It has been reported that NGAL increase (as index of kidney damage) is an independent predictor of unfavorable outcome, irrespective of the presence or not of functional damage [7]. It has been suggested that the real gold standard for the AKI biomarkers is whether they can be used to define and risk-stratify AKI and related complications, facilitating early diagnosis and interventions to improve clinical outcomes [47, 51]. Several studies suggest an analogy between the troponin/creatine kinase and the NGAL/creatinine relationship with a novel, more sensitive biomarker identifying previously undetected organ injury. Acute tubular damage might occur without detectable loss of excretory function and might predict worse clinical outcome. Therefore, NGAL and sCr reflect distinct pathophysiological events. Haase et al. recently demonstrated that, without diagnostic increase in sCr, NGAL positive patients might have likely subclinical AKI and carry a worse prognosis than NGAL negative patients [47]. Of note, the subset of patients with positive NGAL (NGAL+) had a similar adverse outcome to that observed in patients with positive creatinine (sCr+). NGAL+/sCr negative condition identified approximately 40% more AKI cases than sCr+ alone [7]. uNGAL was highly predictive of clinical outcomes, including nephrology consultation, renal replacement therapy, and admission to the intensive care unit [52]. Detection of elevated sNGAL might enable more rapid conventional interventions or introduction of novel therapies to prevent or effectively treat such otherwise undetected AKI [53].
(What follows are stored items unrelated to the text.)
==> config.mk <==
export PLATFORM = sky130hd
export DESIGN_NAME = teclado_clave
export DESIGN_NICKNAME = d
export VERILOG_FILES = /design/src/rtl/teclado_clave.sv
export SDC_FILE = /design/constraint.sdc
export NUM_CORES = 1
export LEC_CHECK = 0
export ABC_AREA = 1
export BUFFER_PORTS_ARGS = -buffer_cell sky130_fd_sc_hd__buf_4
export CAP_MARGIN = 25
export CORE_MARGIN = 2
export CORE_UTILIZATION = 51
export CTS_CLUSTER_SIZE = 10
export DETAILED_ROUTE_END_ITERATION = 10
export GPL_TIMING_DRIVEN = 0
export HOLD_SLACK_MARGIN = 0.12
export PLACE_DENSITY = 0.75
export SYNTH_ARGS = -nofsm -noshare
export SYNTH_HDL_FRONTEND = slang
export SYNTH_SLANG_ARGS = --single-unit
==> constraint.sdc <==
create_clock -name clk -period 1.4 [get_ports clk]
set_input_delay 0.14 -clock clk [delete_from_list [all_inputs] [get_ports clk]]
set_output_delay 0.14 -clock clk [all_outputs]
set_load 0.01 [all_outputs]
--- src/rtl/lcd_spi_tx.sv ---
// rtl/lcd_spi_tx.sv - mode-0 SPI byte transmitter for the LCD panel with one-byte holding buffer and CS-held bursts
module lcd_spi_tx
  import lcd_spi_pkg::*;
#(
  parameter int CLK_DIV = 4,
  parameter int CS_GAP  = 2
) (
  input logic         clk,
  input logic         reset,
  lcd_spi_tx_if.slave bus
);

  localparam int GW = cnt_width(CS_GAP);
  localparam logic [GW-1:0] GAP_LAST = GW'(CS_GAP - 1);

  spi_state_t r_state, w_state_nx;

  logic          r_buf_full;
  logic          r_ready;
  logic [7:0]    r_buf_data;
  logic [1:0]    r_buf_cmd;

  logic [7:0]    r_shift, w_shift_nx;
  logic          r_mosi, w_mosi_nx;
  logic          r_sclk, w_sclk_nx;
  logic          r_cs, w_cs_nx;
  logic          r_dc, w_dc_nx;
  logic          r_hold, w_hold_nx;
  logic [2:0]    r_bit, w_bit_nx;
  logic          r_hi, w_hi_nx;
  logic          r_tail, w_tail_nx;
  logic [GW-1:0] r_gap, w_gap_nx;
  logic          r_done, w_done_nx;

  logic w_tick;
  logic w_load;
  logic w_accept;

  spi_half_tick #(.DIV(CLK_DIV)) u_half_tick (
    .clk       (clk),
    .reset     (reset),
    .i_restart (w_load),
    .o_tick    (w_tick)
  );

  assign w_accept = bus.spi_start && r_ready;

  always_ff @(posedge clk or posedge reset) begin
    if (reset) begin
      r_buf_full <= 1'b0;
      r_ready    <= 1'b1;
      r_buf_data <= '0;
      r_buf_cmd  <= '0;
    end else if (w_load) begin
      r_buf_full <= 1'b0;
      r_ready    <= 1'b1;
    end else if (w_accept) begin
      r_buf_full <= 1'b1;
      r_ready    <= 1'b0;
      r_buf_data <= bus.spi_data;
      r_buf_cmd  <= bus.spi_cmd;
    end
  end

  always_comb begin
    w_state_nx = r_state;
    w_shift_nx = r_shift;
    w_mosi_nx  = r_mosi;
    w_sclk_nx  = r_sclk;
    w_cs_nx    = r_cs;
    w_dc_nx    = r_dc;
    w_hold_nx  = r_hold;
    w_bit_nx   = r_bit;
    w_hi_nx    = r_hi;
    w_tail_nx  = r_tail;
    w_gap_nx   = r_gap;
    w_done_nx  = 1'b0;
    w_load     = 1'b0;

    case (r_state)
      ST_IDLE: begin
        if (r_buf_full) begin
          w_load     = 1'b1;
          w_state_nx = ST_SETUP;
        end
      end
      ST_SETUP: begin
        if (w_tick) begin
          w_state_nx = ST_SHIFT;
          w_sclk_nx  = 1'b1;
          w_hi_nx    = 1'b1;
          w_bit_nx   = 3'd0;
          w_tail_nx  = 1'b0;
        end
      end
      ST_SHIFT: begin
        if (w_tick) begin
          if (r_hi) begin
            w_sclk_nx = 1'b0;
            w_hi_nx   = 1'b0;
            if (r_bit != 3'd7) begin
              w_shift_nx = {r_shift[6:0], 1'b0};
              w_mosi_nx  = r_shift[6];
            end else begin
              // Byte boundary: the trailing low half doubles as setup time for a chained byte
              w_done_nx = 1'b1;
              if (!r_hold) begin
                w_tail_nx = 1'b1;
              end else if (r_buf_full) begin
                w_load = 1'b1;
              end else begin
                w_state_nx = ST_HOLD;
              end
            end
          end else if (r_tail) begin
            w_state_nx = ST_GAP;
            w_cs_nx    = 1'b1;
            w_gap_nx   = '0;
          end else begin
            w_sclk_nx = 1'b1;
            w_hi_nx   = 1'b1;
            w_bit_nx  = r_bit + 3'd1;
          end
        end
      end
      ST_HOLD: begin
        if (r_buf_full) begin
          w_load     = 1'b1;
          w_state_nx = ST_SETUP;
        end
      end
      ST_GAP: begin
        if (r_gap == GAP_LAST) begin
          if (r_buf_full) begin
            w_load     = 1'b1;
            w_state_nx = ST_SETUP;
          end else begin
            w_state_nx = ST_IDLE;
          end
        end else begin
          w_gap_nx = r_gap + 1'b1;
        end
      end
      default: begin
        w_state_nx = ST_IDLE;
        w_cs_nx    = 1'b1;
        w_sclk_nx  = 1'b0;
      end
    endcase

    if (w_load) begin
      w_shift_nx = r_buf_data;
      w_mosi_nx  = r_buf_data[7];
      w_dc_nx    = r_buf_cmd[CMD_DC_BIT];
      w_hold_nx  = r_buf_cmd[CMD_HOLD_BIT];
      w_cs_nx    = 1'b0;
    end
  end

  always_ff @(posedge clk or posedge reset) begin
    if (reset) begin
      r_state <= ST_IDLE;
      r_shift <= '0;
      r_mosi  <= 1'b0;
      r_sclk  <= 1'b0;
      r_cs    <= 1'b1;
      r_dc    <= 1'b0;
      r_hold  <= 1'b0;
      r_bit   <= '0;
      r_hi    <= 1'b0;
      r_tail  <= 1'b0;
      r_gap   <= '0;
      r_done  <= 1'b0;
    end else begin
      r_state <= w_state_nx;
      r_shift <= w_shift_nx;
      r_mosi  <= w_mosi_nx;
      r_sclk  <= w_sclk_nx;
      r_cs    <= w_cs_nx;
      r_dc    <= w_dc_nx;
      r_hold  <= w_hold_nx;
      r_bit   <= w_bit_nx;
      r_hi    <= w_hi_nx;
      r_tail  <= w_tail_nx;
      r_gap   <= w_gap_nx;
      r_done  <= w_done_nx;
    end
  end

  assign bus.spi_ready     = r_ready;
  assign bus.spi_busy      = (r_state != ST_IDLE);
  assign bus.spi_byte_done = r_done;
  assign bus.spi_sclk      = r_sclk;
  assign bus.spi_mosi      = r_mosi;
  assign bus.spi_cs        = r_cs;
  assign bus.spi_dc        = r_dc;

endmodule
Conclusions. The new biomarkers of CI-AKI have an important role in the early diagnosis of contrast-induced kidney damage. In the setting, NGAL seems to be the ideal biomarker. At present, open issues are (1) the optimal dosing site (urine versus blood) and time, (2) the cutoff value (or threshold), and (3) the clinical and prognostic significance of this kidney injury biomarker in the setting of CI-AKI. Further studies are warranted for clarifying these issues and, therefore, justify the adoption of the new biomarker (NGAL) in the routine clinical practice.

Conflict of Interests

The authors declare that there is no conflict of interests regarding the publication of this paper.